The Secret of Bone Hill
- The cover of The Secret of Bone Hill, with art by Bill Willingham. The artwork depicts a female spellcaster casting lightning at an enemy.
- Code: L1
- TSR product code: 9045
- Rules required: Advanced Dungeons & Dragons 1st edition
- Character levels: 2 - 4
- Campaign setting: Greyhawk
- Authors: Lenard (Len) Lakofka
- First published: 1981

Linked modules
- L1 L2 L3

= The Secret of Bone Hill =

Dungeons & Dragons adventure module

The Secret of Bone Hill is an adventure module written by Lenard Lakofka for the first edition of Advanced Dungeons & Dragons and published by TSR in 1981. It is designed for novice and intermediate players with characters of levels 2-4. The module received mixed reviews from critics.

==Plot summary==
The module is described as a low-level adventure scenario that involves evil creatures roaming the unexplored areas of Bone Hill. The campaign setting and scenario featured in the book detail a complete town in the Lendore Isles, along with nearby monster lairs. The player characters adventure in and around the fishing port of Restenford.
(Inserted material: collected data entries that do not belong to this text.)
## src/rtl/display_scan_ctrl.sv

```systemverilog
// Four-digit seven-segment scan controller: drives the 2x4 anode decoder and the
// segment encoder's digit value, with per-frame snapshot, blank guard and zero blanking.
module display_scan_ctrl #(
  parameter int PRESCALE     = 50000,
  parameter int BLANK_CYCLES = 1000
) (
  input  logic       Clk,
  input  logic       Reset_n,
  input  logic       En,
  input  logic       Lz_en,
  input  logic [3:0] Dig3,
  input  logic [3:0] Dig2,
  input  logic [3:0] Dig1,
  input  logic [3:0] Dig0,
  output logic       Sel1,
  output logic       Sel2,
  output logic       H,
  output logic [3:0] Digit,
  output logic       Frame_tick
);

  localparam int CW = (PRESCALE > 1) ? $clog2(PRESCALE) : 1;
  localparam logic [CW-1:0] SHOW_LAST = CW'(PRESCALE - BLANK_CYCLES - 1);
  localparam logic [CW-1:0] SLOT_LAST = CW'(PRESCALE - 1);

  typedef enum logic [1:0] {
    IDLE  = 2'd0,
    SHOW  = 2'd1,
    GUARD = 2'd2
  } state_t;

  state_t        state;
  logic [CW-1:0] cnt;
  logic [1:0]    slot;
  logic [3:0]    s3, s2, s1, s0;
  logic          lz;

  logic          slot_end;
  logic          frame_start;
  logic [1:0]    next_slot;
  logic [3:0]    next_digit;
  logic          next_h;

  // Shadow digit for slot k: k=0 is the leftmost (most significant) digit.
  function automatic logic [3:0] pick(input logic [1:0] k, input logic [3:0] a3,
                                      input logic [3:0] a2, input logic [3:0] a1,
                                      input logic [3:0] a0);
    case (k)
      2'd0:    return a3;
      2'd1:    return a2;
      2'd2:    return a1;
      default: return a0;
    endcase
  endfunction

  // A slot is blanked when it and all more-significant digits are zero;
  // the rightmost slot always lights so a value of 0 still shows "0".
  function automatic logic zero_blank(input logic [1:0] k, input logic lz_on,
                                      input logic [3:0] a3, input logic [3:0] a2,
                                      input logic [3:0] a1);
    case (k)
      2'd0:    return lz_on && (a3 == 4'd0);
      2'd1:    return lz_on && (a3 == 4'd0) && (a2 == 4'd0);
      2'd2:    return lz_on && (a3 == 4'd0) && (a2 == 4'd0) && (a1 == 4'd0);
      default: return 1'b0;
    endcase
  endfunction

  // NOTE: every signal driven here gets a default first, so no path leaves it
  // unassigned and no latch is inferred.
  always_comb begin
    slot_end    = 1'b0;
    frame_start = 1'b0;
    next_slot   = 2'd0;
    next_digit  = 4'd0;
    next_h      = 1'b0;
    slot_end    = (state == GUARD) && (cnt == SLOT_LAST);
    frame_start = En && ((state == IDLE) || (slot_end && (slot == 2'd3)));
    next_slot   = slot + 2'd1;
    if (frame_start) begin
      // A new frame shows the live inputs, which are captured on this same edge.
      next_slot  = 2'd0;
      next_digit = Dig3;
      next_h     = !zero_blank(2'd0, Lz_en, Dig3, Dig2, Dig1);
    end else begin
      next_digit = pick(next_slot, s3, s2, s1, s0);
      next_h     = !zero_blank(next_slot, lz, s3, s2, s1);
    end
  end

  // NOTE: sequential state uses non-blocking assignments only, so every register
  // samples the pre-edge value of every other register.
  always_ff @(posedge Clk or negedge Reset_n) begin
    if (!Reset_n) begin
      state      <= IDLE;
      cnt        <= '0;
      slot       <= 2'd0;
      s3         <= 4'd0;
      s2         <= 4'd0;
      s1         <= 4'd0;
      s0         <= 4'd0;
      lz         <= 1'b0;
      H          <= 1'b0;
      Digit      <= 4'd0;
      Frame_tick <= 1'b0;
    end else begin
      Frame_tick <= 1'b0;
      if (!En) begin
        state <= IDLE;
        cnt   <= '0;
        slot  <= 2'd0;
        H     <= 1'b0;
        Digit <= s3;
      end else begin
        if (frame_start) begin
          s3         <= Dig3;
          s2         <= Dig2;
          s1         <= Dig1;
          s0         <= Dig0;
          lz         <= Lz_en;
          Frame_tick <= 1'b1;
        end
        case (state)
          IDLE: begin
            state <= SHOW;
            cnt   <= '0;
            slot  <= next_slot;
            H     <= next_h;
            Digit <= next_digit;
          end
          SHOW: begin
            if (cnt == SHOW_LAST) begin
              state <= GUARD;
              H     <= 1'b0;
            end
            cnt <= cnt + CW'(1);
          end
          GUARD: begin
            if (slot_end) begin
              state <= SHOW;
              cnt   <= '0;
              slot  <= next_slot;
              H     <= next_h;
              Digit <= next_digit;
            end else begin
              cnt <= cnt + CW'(1);
            end
          end
          default: begin
            state <= IDLE;
            cnt   <= '0;
            slot  <= 2'd0;
            H     <= 1'b0;
          end
        endcase
      end
    end
  end

  assign Sel1 = slot[1];
  assign Sel2 = slot[0];

endmodule

```

## config.mk

```make
export PLATFORM = sky130hd
export DESIGN_NAME = display_scan_ctrl
export DESIGN_NICKNAME = d
export VERILOG_FILES = /design/src/rtl/display_scan_ctrl.sv
export SDC_FILE = /design/constraint.sdc
export NUM_CORES = 1
export LEC_CHECK = 0
export ABC_AREA = 1
export CORE_MARGIN = 1
export CORE_UTILIZATION = 55
export CTS_BUF_LIST = sky130_fd_sc_hd__clkbuf_16
export CTS_CLUSTER_DIAMETER = 60
export DETAILED_ROUTE_END_ITERATION = 16
export MAX_ROUTING_LAYER = met4
export PLACE_DENSITY = 0.81
export SLEW_MARGIN = 30
export SYNTH_ARGS = -nofsm -noshare
export SYNTH_HDL_FRONTEND = slang
export SYNTH_SLANG_ARGS = --single-unit
```

## constraint.sdc

```tcl
create_clock -name Clk -period 2 [get_ports Clk]
set_input_delay 0.5 -clock Clk [delete_from_list [all_inputs] [get_ports Clk]]
set_output_delay 0.5 -clock Clk [all_outputs]
set_load 0.02 [all_outputs]
```

# Yosys cells after proc, flatten, opt, wreduce, memory -nomap -nowiden
# Cells that the tools add are included.
dict set report word_totals {
  latchBits 0
  n_memories 0
  rom_bits 0
  wordCells 70
  inputBits 20
  output_inout_bits 8
  ramBits 0
  register_bits 43
}
dict set report classes {
  div_mod_pow 0
  addsub 2
  n_reduce_logical 20
  mux 26
  bitwise_logic 0
  n_shift 0
  n_lt_le_gt_ge 0
  multipliers 0
  eq_ne 11
}
# op n
set op_table {}
lappend op_table {{16-bit == test (second input constant)} 2}
lappend op_table {{16-bit two-way mux} 2}
lappend op_table {{16-bit one-hot mux with 2 select lines} 1}
lappend op_table {{16-bit by 1-bit adder with 16-bit output (second input constant)} 1}
lappend op_table {{4-bit zero test} 4}
lappend op_table {{2-bit two-way mux} 6}
lappend op_table {{4-bit two-way mux} 3}
lappend op_table {{2-bit one-hot mux with 3 select lines} 2}
lappend op_table {{4-bit one-hot mux with 3 select lines} 1}
lappend op_table {{1-bit two-way mux} 8}
lappend op_table {{4-bit one-hot mux with 2 select lines} 1}
lappend op_table {{2-bit AND reduction} 4}
lappend op_table {{1-bit logical AND} 7}
lappend op_table {{2-bit == test (second input constant)} 3}
lappend op_table {{3-bit inequality test (second input constant)} 2}
lappend op_table {{1-bit one-hot mux with 3 select lines} 2}
lappend op_table {{2-bit by 1-bit == test with 1-bit output (second input constant)} 2}
lappend op_table {{2-bit zero test} 2}
lappend op_table {{3-bit by 1-bit inequality test with 1-bit output (second input constant)} 1}
lappend op_table {{2-bit by 1-bit adder with 2-bit output (second input constant)} 1}
lappend op_table {{1-bit zero test} 2}
lappend op_table {{2-bit inequality test (second input constant)} 1}
lappend op_table {{1-bit logical OR} 1}

# Logic depth before layout (Yosys ltp)
# Gate-level depths: netlist (run 1).
dict set report logic_depth {
  depth_word 11
  depth_mapped 11
  mapped_depth_nobuf 11
}

# Worst setup path after synthesis (run 1)
# OpenSTA, ideal clock, no wires.
dict set report synth_path {
  path_kind {flip-flop to flip-flop}
  startpoint {reg state[0]}
  endpoint {reg s2[2]}
  path_buffers 1
  required_time_ns 1.884
  path_slack_ns 0.328
  period_less_slack_ns 1.672
  t_arrival_ns 1.555
  path_stages_with_launch 11
  setup_ns 0.116
  path_cell_list {dfrtp_1 > inv_1 > ha_1 > nand2_1 > nor3_2 > nand4_4 > nand2_4 > nand2_4 > buf_4 > nand2_1 > nand2_1}
}
dict set report synth_via {
  elab_chain_len 6
  elab_cells_between_ends 7
  cone_classes {eq/ne (1); reduce/logical (6)}
}
# item line
set synth_lines {}
lappend synth_lines {{start, declared} 32} ;# state_t state;
lappend synth_lines {{start signal, assigned} 95} ;# state <= IDLE;
lappend synth_lines {{start signal, assigned} 109} ;# state <= IDLE;
lappend synth_lines {{start signal, assigned} 125} ;# state <= SHOW;
lappend synth_lines {{2-bit == test} 77} ;# slot_end = (state == GUARD) && (cnt == SLOT_LAST);
lappend synth_lines {{1-bit logical AND} 77}
lappend synth_lines {{1-bit logical AND} 78} ;# frame_start = En && ((state == IDLE) || (slot_end && (slot == 2'd3)));
lappend synth_lines {{1-bit logical OR (*)} 78}
lappend synth_lines {{1-bit logical AND (*)} 78}
lappend synth_lines {{2-bit AND reduction (no source line) (*)} n/a}
lappend synth_lines {{end signal, assigned} 117} ;# s2 <= Dig2;
lappend synth_lines {{end, declared} 35} ;# logic [3:0] s3, s2, s1, s0;
# Mark *: on every way between the ends. The rest lies on a longest branch, timed or not.
# A chain may end at the register's enable or synchronous reset.

# Final worst setup path (run 1)
dict set report layout_path {
  startpoint {reg slot[0]}
  endpoint {out Sel2}
}
# item line
set layout_lines {}
lappend layout_lines {{start, declared} 34} ;# logic [1:0] slot;
lappend layout_lines {{start signal, assigned} 127} ;# slot <= next_slot;
lappend layout_lines {{start signal, assigned} 142} ;# slot <= next_slot;
lappend layout_lines {{end, declared} 16} ;# output logic Sel2,
# No word-level cell between the ends.

==> results of run 1 <==
-- synthesized netlist by cell type (2+ instances only) --
library cell / instances / share of area [%]
nand3_2: 2 / 0.79
xor2_1: 6 / 2.1
nand2_4: 2 / 0.89
o21bai_1: 2 / 0.60
nor3_1: 5 / 0.99
nand4_1: 6 / 1.5
nand2_1: 98 / 15
nand3_1: 28 / 5.6
buf_4: 2 / 0.60
or2_2: 2 / 0.50
dfrtp_1: 43 / 43
nor2_2: 2 / 0.50
ha_1: 10 / 5.0
o21ai_2: 4 / 1.4
nor2_1: 47 / 7.0
o22ai_1: 2 / 0.50
o21ai_0: 9 / 1.8
inv_1: 36 / 5.4
o21a_1: 3 / 0.89
nand2_2: 3 / 0.74
buf_6: 3 / 1.3
-- power by group through the flow --
stage          combinational (uW)  sequential [uW]  clock, uW
2_1_floorplan                 932             1380          0
3_3_place_gp                 1360             1340          0
3_5_place_dp                 1390             1350          0
4_1_cts                      1420             1340        793
5_1_grt                      1620             1370        836
6_report                     1420             1340        800
-- sequential cells by signal, indices dropped and copies added (netlist names) --
| name | count |
|---|---|
| s3 | 4 |
| Digit | 4 |
| slot | 2 |
| s1 | 4 |
| lz | 1 |
| s0 | 4 |
| Frame_tick | 1 |
| s2 | 4 |
| cnt | 16 |
| H | 1 |
| state | 2 |
-- metal layers --
metal / share of wire (%) / up-vias
met5: 0 / -
met4: 1.4 / 0
met3: 2.9 / 9
met2: 47 / 38
met1: 49 / 993
li1: - / 1097
-- cell type report --
class                   count  area [um^2]
flip-flops and latches     43         1080
clock buffers               5          125
fillers                   352         1410
well taps                  52         65.1
clock inverters             3         16.3
multi-input cells         241         1240
inverters                  38          155
repair buffers             31          295
-- metrics by stage --
stage / instance area, um^2 / instances / util, % / power, uW / hold slack, ns
3_5_place_dp: 2820 / 405 / 64.4 / 2740 / 0.467
6_report: 2980 / 413 / 67.9 / 3560 / 0.281
5_1_grt: 2980 / 413 / 67.9 / 3840 / 0.332
4_1_cts: 2960 / 413 / 67.6 / 3550 / 0.302
2_1_floorplan: 2520 / 329 / - / 2310 / 0.204
3_3_place_gp: 2820 / 405 / 64.4 / 2700 / 0.446
-- worst max path at each step --
stage                               from                 to  slack, ns  depth (start not counted)
global route         slot[0]$_DFFE_PN0P_               Sel2       0.02                          1
finish               slot[0]$_DFFE_PN0P_               Sel2       0.06                          1
detailed placement                    En  s3[2]$_DFFE_PN0P_       0.06                          5
CTS                  slot[0]$_DFFE_PN0P_               Sel2       0.07                          1
floorplan           state[0]$_DFFE_PN0P_  s2[2]$_DFFE_PN0P_       0.33                         10
global placement                      En  s3[3]$_DFFE_PN0P_       0.10                          5
-- cell families (layout without fill, tap and decap cells) --
family / after synthesis / count (layout) / share of synthesized area [%]
compound gates: 22 / 22 / 5.71
xor+xnor: 7 / 7 / 2.43
fa+ha+maj: 10 / 10 / 4.97
buf+inv: 45 / 77 / 8.14
flops: 43 / 43 / 42.7
simple gates: 202 / 202 / 36.0
==> impl_results.md, run 1 <==
- Synthesized cell area: 2520 um^2
- Routed via count: between 2000 and 2500
- Worst Path Required: 1.50 ns
- Cts bufs inserted: 5
- All-Layer GR Usage: 25.2%
- Final Worst Setup Slack: about 0.058 ns
- Largest net degree at the start of global routing: 44
- Combinational cell fraction of total power: 40.0%
- DPL Wire Length: approximately 3800 um
- Vias per cell: slightly above 5
- Crit. End Element: primary output
- Flop pwr share: 37.6%
- Top delay family on crit path: buffers and inverters
- Rows: 24
- CP max-delay cell: clkdlybuf4s50_1
- Area of the die: roughly 5000 um^2
- CTS tree: done
- Area grow syn2layout: 18.2%
- Clk pwr share: between 20 and 25%
- Vias in the first global route: a little over 2000
- CORE AREA: 4380 um^2
- Setup Crit Path Kind: flop to primary output
- Worst Reg2Reg Path Length in Cells: 9
- H-tree level count: 2
- Crit Path Max Fanout: 7
- Number of synthesized flops with an enable pin: 0
- ANT nets after route: 0
- Share of cells above drive strength 1: under 10%
- Sequential area share after synthesis: approximately 43%
- Worst-path clk slew: roughly 0.060 ns
- Hold crit path type: input port to async pin
- Final net count: around 400
- Max Freq: 515 MHz
- Worst Skew: between 0.003 and 0.004 ns
- GR Layer Usage met3: under 10%
- First DRT Iteration DRCs: 188
- CTS max path bufs: 2
- Ys flop type: dfrtp_1
- CTS resizes: 0
- Tcrit/Tclk final: 97.1%
- Clock Root Buffer: clkbuf_16
- CP max stage delay: between 0.6 and 0.7 ns
- Buf+Inv Stages, Crit Path: 1
- Unique cell type count in the Yosys netlist: 35
- Worst vdd ir: around 0.67 mV
- RSZ-0062 raised after global routing: false
- PD cells: around 1200 nW/um^2
- Sw Share: between 30 and 40%
- R2r endpoint: s3[1]$_DFFE_PN0P_
- Synth Net Count: around 360
- Commonest non-fill, non-tap cell in the layout: nand2_1
- Port Buf Inserts: 27
- WP data arrival: approximately 1.4 ns
- Commonest non-fill, non-tap cells in the layout: 98 x nand2_1, 47 x nor2_1, 43 x dfrtp_1, 36 x inv_1, 28 x nand3_1
- Critical R2R Launch: state[0]$_DFFE_PN0P_
- Net switching power: 1410 uW
- Antenna violations before repair: 0
- Pre-CTS setup slack: 0.0567 ns
- Worst Setup Start Kind: flop
- Met2 global-route usage: ~36%
- P_int: 2150 uW
- Worst rel slew slack: 64.6%
- Grt met1 use: 35.3%
- Status: completed
- P_leak: approximately 0.0014 uW
- Chip height: approximately 70 um
- Detailed Route WL: about 5400 um
- Die width: 69.7 um
- Drt pass-1 iters: 4
- Worst Tran Pin Value: ~0.53 ns
- GRT overflow: 0
- Ports: 28
- Flop-to-flop setup slack: about 0.22 ns
- Synth Area per Inst: about 7.7 um^2
- Top Usage Layer GRT: met2
- Yosys reg bits: 43
- Syn. warnings: 0
- Gate Count Post-Synth: 329
- Routability cong.: 0.907
- Clk sinks: between 40 and 50
- DRC Markers: 0
- Post CTS Setup Buffer Count: 0
- Final min period: about 2 ns
- Fin. Hold Viols: 0
- Worst-path cell chain: clkdlybuf4s50_1
- Max-slew violation count: 0
- Post-route setup TNS: 0 ns
- Antenna cells: 0
- WL/cell: roughly 13 um
- CTS Hold Buffers Added: 0
- First-pass GRT wire length: between 9000 and 10000 um
- Worst-Skew Late Latency: around 0.28 ns
- Endpoints failing setup: 0
- Post-synth ARST share: 100%
- Maxcap violations: 0
- Starting density of the core: 57.5%
Note: power is estimated with default switching activity, not from simulation.
==> run 2, diff against run 1 <==
GPL_TIMING_DRIVEN = 0   (was default)
==> impl_results.md, run 2 (synthesized netlist as in run 1, its figures left out) <==
- Fin Hold WS: 0.124 ns
- First-pass GRT wire length: around 9300 um
- Fin util: between 60 and 70%
- Worst-path clk slew: approximately 0.060 ns
- Flop-to-flop setup slack: approximately 0.16 ns
- H-tree level count: 2
- Worst Skew: approximately 0.0024 ns
- Cts bufs inserted: 5
- Clock Root Buffer: clkbuf_16
- R2r endpoint: s0[0]$_DFFE_PN0P_
- Max Freq: 518 MHz
- Area of the die: a little under 5000 um^2
- Endpoints failing setup: 0
- Setup Crit Path Kind: flop to primary output
- All-Layer GR Usage: about 24%
- Max-slew violation count: 0
- Tcrit/Tclk final: around 97%
- Worst-Skew Late Latency: 0.28 ns
- CTS max path bufs: 2
- Chip height: 69.7 um
- Area grow syn2layout: 20.1%
- Vias per cell: approximately 5.2
- Filler Cell Count: 378
- Post CTS Setup Buffer Count: 0
- CORE AREA: 4380 um^2
- Share of cells above drive strength 1: 9.32%
- CTS tree: done
- Commonest non-fill, non-tap cell in the layout: nand2_1
- Combinational cell fraction of total power: 40.9%
- Finished Layout Cells: 417
- Worst Path Required: approximately 1.5 ns
- Post-route setup TNS: 0 ns
- Vias in the first global route: around 2000
- CP max-delay cell: clkdlybuf4s50_1
- Rows: 24
- Starting density of the core: a little under three fifths
- PD cells: ~1200 nW/um^2
- P_int: 2180 uW
- Buf+Inv Stages, Crit Path: 1
- RSZ-0062 raised after global routing: false
- CTS Hold Buffers Added: 0
- CP max stage delay: approximately 0.66 ns
- Final Power: roughly 3600 uW
- Top delay family on crit path: buffers and inverters
- Ports: 28
- Worst rel slew slack: ~71%
- Post-placement cell count: ~410
- GRT overflow: 0
- Antenna cells: 0
- Critical R2R Launch: state[0]$_DFFE_PN0P_
- ANT nets after route: 0
- Net switching power: between 1000 and 1500 uW
- Clk pwr share: 21.4%
- Fin. Hold Viols: 0
- Drt pass-1 iters: 4
- Worst Setup Start Kind: flop
- Final net count: approximately 400
- Commonest non-fill, non-tap cells in the layout: 98 x nand2_1, 47 x nor2_1, 43 x dfrtp_1, 37 x inv_1, 28 x nand3_1
- Die width: approximately 70 um
- Routed via count: roughly 2200
- DRC Markers: 0
- Largest net degree at the start of global routing: 30
- Crit Path Max Fanout: 7
- Worst-path cell chain: clkdlybuf4s50_1
- Status: completed
- Port Buf Inserts: 27
- First DRT Iteration DRCs: 210
- Worst Tran Pin Value: roughly 0.43 ns
- WP data arrival: about 1.4 ns
- Maxcap violations: 0
- Sw Share: around 39%
- Max FFs per register: 16
- Antenna violations before repair: 0
- Largest Register: cnt
- DPL Wire Length: roughly 3800 um
- WL/cell: roughly 12 um
- Worst Reg2Reg Path Length in Cells: 10
- Routability cong.: ~0.93
- Hold crit path type: input port to async pin
- Detailed Route WL: 5170 um
- Clk sinks: 43
- Flop pwr share: around 38%
- CTS resizes: 0
- P_leak: roughly 0.0014 uW
- Worst vdd ir: about 0.67 mV
- Final min period: approximately 1.9 ns
- Crit. End Element: primary output
==> run 2: worst max-delay path by stage <==
stage | cells after the start | slack, ns | endpoint | startpoint
4_1_cts | 10 | 0.05 | s2[2]$_DFFE_PN0P_ | state[0]$_DFFE_PN0P_
2_1_floorplan | 10 | 0.33 | s2[2]$_DFFE_PN0P_ | state[0]$_DFFE_PN0P_
3_3_place_gp | 1 | -0.67 | Digit[1]$_DFFE_PN0P_ | Reset_n
5_1_grt | 10 | 0.01 | s1[1]$_DFFE_PN0P_ | state[0]$_DFFE_PN0P_
6_report | 1 | 0.07 | Sel2 | slot[0]$_DFFE_PN0P_
3_5_place_dp | 6 | -0.07 | Digit[2]$_DFFE_PN0P_ | En
==> run 2: per-layer routing <==
metal / global-route usage (%) / share of wire (%) / wire length [um]
met4: 5.11 / 0.81 / 42
met5: - / 0 / 0
met2: 36.0 / 45 / 2340
met3: 4.80 / 4.1 / 214
met1: 35.6 / 50 / 2580
==> run 2: through the flow <==
step                      area [um^2]  worst slack (ns)
after detailed placement         2870           -0.0697
final                            3030            0.0691
after global placement           2860            -0.669
after CTS                        3010            0.0488
after global routing             3030           0.00993
after floorplan                  2520             0.328
==> run 2: power by group through the flow <==
stage               combinational (uW)  clock [uW]  sequential (uW)
finish                            1460         760             1340
global route                      1660         814             1380
CTS                               1440         773             1340
detailed placement                1420           0             1350
global placement                  1390           0             1340
floorplan                          932           0             1380
==> run 2: area by class of cell <==
cell class              instances  area, um^2  share of cell area [%]
well taps                      52        65.1                    2.15
clock inverters                 3        11.3                   0.372
clock buffers                   5         125                    4.14
multi-input cells             241        1260                    41.6
plain buffers                   7        57.6                    1.90
inverters                      38         148                    4.88
repair buffers                 28         285                    9.43
flip-flops and latches         43        1080                    35.6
The module is more of a mini-setting than an adventure, offering several adventure locations, and may require a Dungeon Master to expand it using the World of Greyhawk milieu. The module expands upon the basic types of undead creatures found.

==Publication history==

The Secret of Bone Hill was written by Len Lakofka and published by TSR in 1981 as a 32-page booklet with an outer folder, and a cover illustration by Bill Willingham. This adventure is continued in L2: The Assassin's Knot, and L3: Deep Dwarven Delve.

==Reception==
The module was reviewed in issue No. 16 of Different Worlds magazine, which complained that TSR had abandoned its tradition of using maps as color art "in favor of pretty pictures irrelevant to the text". The reviewer, Anders Swenson, disliked the randomness of the module's encounters, arguing that it was unrealistic for so many monster nests to be found within a day's march of a hardy military garrison. His real problem with the adventure, however, was that he believed that too many encounters were compressed into too small of an area. "What deals and pacts have been made to permit the villagers, the clerics, the gnolls and wolves, and the inhabitants of Bone Hill to live in such harmony?"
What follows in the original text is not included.